Jethro Tull’s Ian Anderson: ‘I Have Practiced Singing With A Mask’

 

Ian Anderson
Frank Hoensch/Redferns
– Ian Anderson
The co-founder and front man of Jethro Tull performs at Admiralspalast in Berlin, Germany, Sept. 25, 2017.
Ian Anderson, co-founder and frontman of Jethro Tull, penned a letter to UK culture secretary Oliver Dowden as well as minister for digital and culture Caroline Dinenage, suggesting ways of safely reopening indoor and outdoor venues.
His motivation: getting at least some artists and live professionals back to work. After receiving no response, Anderson published the letter on Jethro Tull’s website.
In it, Anderson establishes that aerosol droplets were a more likely source of infection than surface contamination, seeing that the latter could be more easily mitigated “by venue operator disinfection and appropriate audience hygiene.”
He conducted his own experiments to establish the size of aerosol plumes, noting the amount of droplets produced through talking, singing and playing the flute, as well as the distance they spread – which, of course, differs depending on the intensity with which one speaks or blows the instrument.
According to Anderson’s findings, the aerosol plume vastly increases in size when exposed to tail winds, which could be a factor at outdoor shows. To simulate this, he utilized a fan running 10 km/s. The experiment showed that while the plume reaches out farther (“around 3m talking at normal volume and to around 5m singing or talking/laughing/shouting loudly”) it also disperses, leading to “much less droplet density.”
Combining his own findings with published scientific data, Anderson lists a number of possible solutions for both outdoor and indoor performances, emphasizing that the latter scenario “poses much greater questions, many problems and more difficult solutions.”
About masks at outdoor concerts Anderson writes, “My personal belief is that outdoor concerts are safe right now at the current level of national infections with minimum [one-meter] lateral seat spacing for single seat positioning and everyone wearing a mask – at least a 50p 3-layer surgical mask – not a flimsy single layer home-made cosmetic face covering.” 
By creating seat clusters for groups of two to four people, instead of setting apart all seats individuals by one meter, capacities could be doubled (from 35% to 70%), depending on the venue.
While he personally believes seating would be safer at a distance of 1.25 meters, he’s also aware that it would reduce “safe seating” to 56%.
During summer outdoor concerts, Anderson usually uses “low profile electric fans on stage” to cool him. They would “inhibit all direct exhalation from me as a singing/wind instrument performer reaching the audience,” he writes, adding, “By pointing up and backwards they would loft my exhaled droplets up into the lighting rig not into the faces of the backing musicians or upstage performers!

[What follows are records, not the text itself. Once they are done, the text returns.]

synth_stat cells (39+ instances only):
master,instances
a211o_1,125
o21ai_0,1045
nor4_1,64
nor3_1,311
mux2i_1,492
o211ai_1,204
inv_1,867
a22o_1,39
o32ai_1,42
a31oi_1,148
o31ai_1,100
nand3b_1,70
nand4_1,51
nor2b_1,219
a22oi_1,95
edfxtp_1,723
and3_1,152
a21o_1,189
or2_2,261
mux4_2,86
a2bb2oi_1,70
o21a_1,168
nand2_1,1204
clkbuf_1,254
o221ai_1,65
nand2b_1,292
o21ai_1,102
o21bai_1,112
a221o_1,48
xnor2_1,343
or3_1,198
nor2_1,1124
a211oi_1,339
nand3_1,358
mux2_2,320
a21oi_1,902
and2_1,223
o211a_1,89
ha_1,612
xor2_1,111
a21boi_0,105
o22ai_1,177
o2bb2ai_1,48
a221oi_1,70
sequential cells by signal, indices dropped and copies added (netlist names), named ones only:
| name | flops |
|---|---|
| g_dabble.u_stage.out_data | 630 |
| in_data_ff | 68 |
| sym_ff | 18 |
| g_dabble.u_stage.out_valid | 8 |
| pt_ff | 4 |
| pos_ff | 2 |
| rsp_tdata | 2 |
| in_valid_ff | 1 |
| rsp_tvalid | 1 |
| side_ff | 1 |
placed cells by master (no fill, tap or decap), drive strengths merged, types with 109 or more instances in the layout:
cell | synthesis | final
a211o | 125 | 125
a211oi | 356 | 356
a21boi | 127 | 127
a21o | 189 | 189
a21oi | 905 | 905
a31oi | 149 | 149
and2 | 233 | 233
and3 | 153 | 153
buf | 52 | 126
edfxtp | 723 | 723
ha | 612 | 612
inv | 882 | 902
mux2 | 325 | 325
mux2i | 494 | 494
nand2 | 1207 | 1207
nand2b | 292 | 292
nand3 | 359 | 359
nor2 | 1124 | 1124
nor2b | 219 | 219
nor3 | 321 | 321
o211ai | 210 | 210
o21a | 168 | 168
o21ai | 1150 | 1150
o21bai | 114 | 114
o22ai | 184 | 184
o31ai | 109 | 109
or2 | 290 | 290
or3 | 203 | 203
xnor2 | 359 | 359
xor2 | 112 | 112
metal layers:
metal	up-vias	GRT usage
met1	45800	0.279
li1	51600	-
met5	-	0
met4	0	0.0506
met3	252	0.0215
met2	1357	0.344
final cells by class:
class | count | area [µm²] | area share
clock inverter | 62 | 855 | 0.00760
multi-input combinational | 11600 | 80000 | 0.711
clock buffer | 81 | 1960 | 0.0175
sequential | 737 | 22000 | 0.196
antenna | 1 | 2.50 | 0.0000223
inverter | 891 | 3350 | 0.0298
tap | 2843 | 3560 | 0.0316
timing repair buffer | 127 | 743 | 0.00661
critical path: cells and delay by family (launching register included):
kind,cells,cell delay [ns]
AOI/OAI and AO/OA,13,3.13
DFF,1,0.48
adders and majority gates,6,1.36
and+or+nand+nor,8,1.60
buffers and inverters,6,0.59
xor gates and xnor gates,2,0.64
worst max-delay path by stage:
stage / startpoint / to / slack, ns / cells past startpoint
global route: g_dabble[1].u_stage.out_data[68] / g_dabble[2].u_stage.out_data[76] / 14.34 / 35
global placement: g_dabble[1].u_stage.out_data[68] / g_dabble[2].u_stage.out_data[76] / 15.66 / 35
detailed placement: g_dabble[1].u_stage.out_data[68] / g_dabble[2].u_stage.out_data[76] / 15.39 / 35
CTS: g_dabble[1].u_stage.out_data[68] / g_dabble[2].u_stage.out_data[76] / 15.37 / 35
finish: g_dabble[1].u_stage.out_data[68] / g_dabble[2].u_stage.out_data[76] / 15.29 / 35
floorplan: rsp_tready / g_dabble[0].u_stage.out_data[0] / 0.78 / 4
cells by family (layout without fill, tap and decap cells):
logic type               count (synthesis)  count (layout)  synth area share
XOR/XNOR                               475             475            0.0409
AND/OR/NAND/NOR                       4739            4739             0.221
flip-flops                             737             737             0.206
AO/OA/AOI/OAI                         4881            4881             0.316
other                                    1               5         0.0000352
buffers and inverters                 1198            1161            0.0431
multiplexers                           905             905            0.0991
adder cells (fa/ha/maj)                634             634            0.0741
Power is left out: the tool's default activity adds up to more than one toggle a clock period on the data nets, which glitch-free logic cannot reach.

The same thing can apply in most theatrical settings whether outdoors or indoors, in fact.”
The fans would also be a solution for wind and brass players in the band, while everybody else could be wearing masks.
Writes Anderson: “I have practiced singing with a mask recently and, apart from looking a bit nerdy, it offers little obstruction to healthy lungs, let alone my own tired old airbags.” 
For indoor shows, Anderson looked at the seating plans of a couple of UK venues to work out the maximum capacities at which venues could operate. His 52 years of performance experience have taught Anderson that relatively few single tickets are sold for concerts or theatrical shows, they’re mainly purchased in pairs, threes, or fours.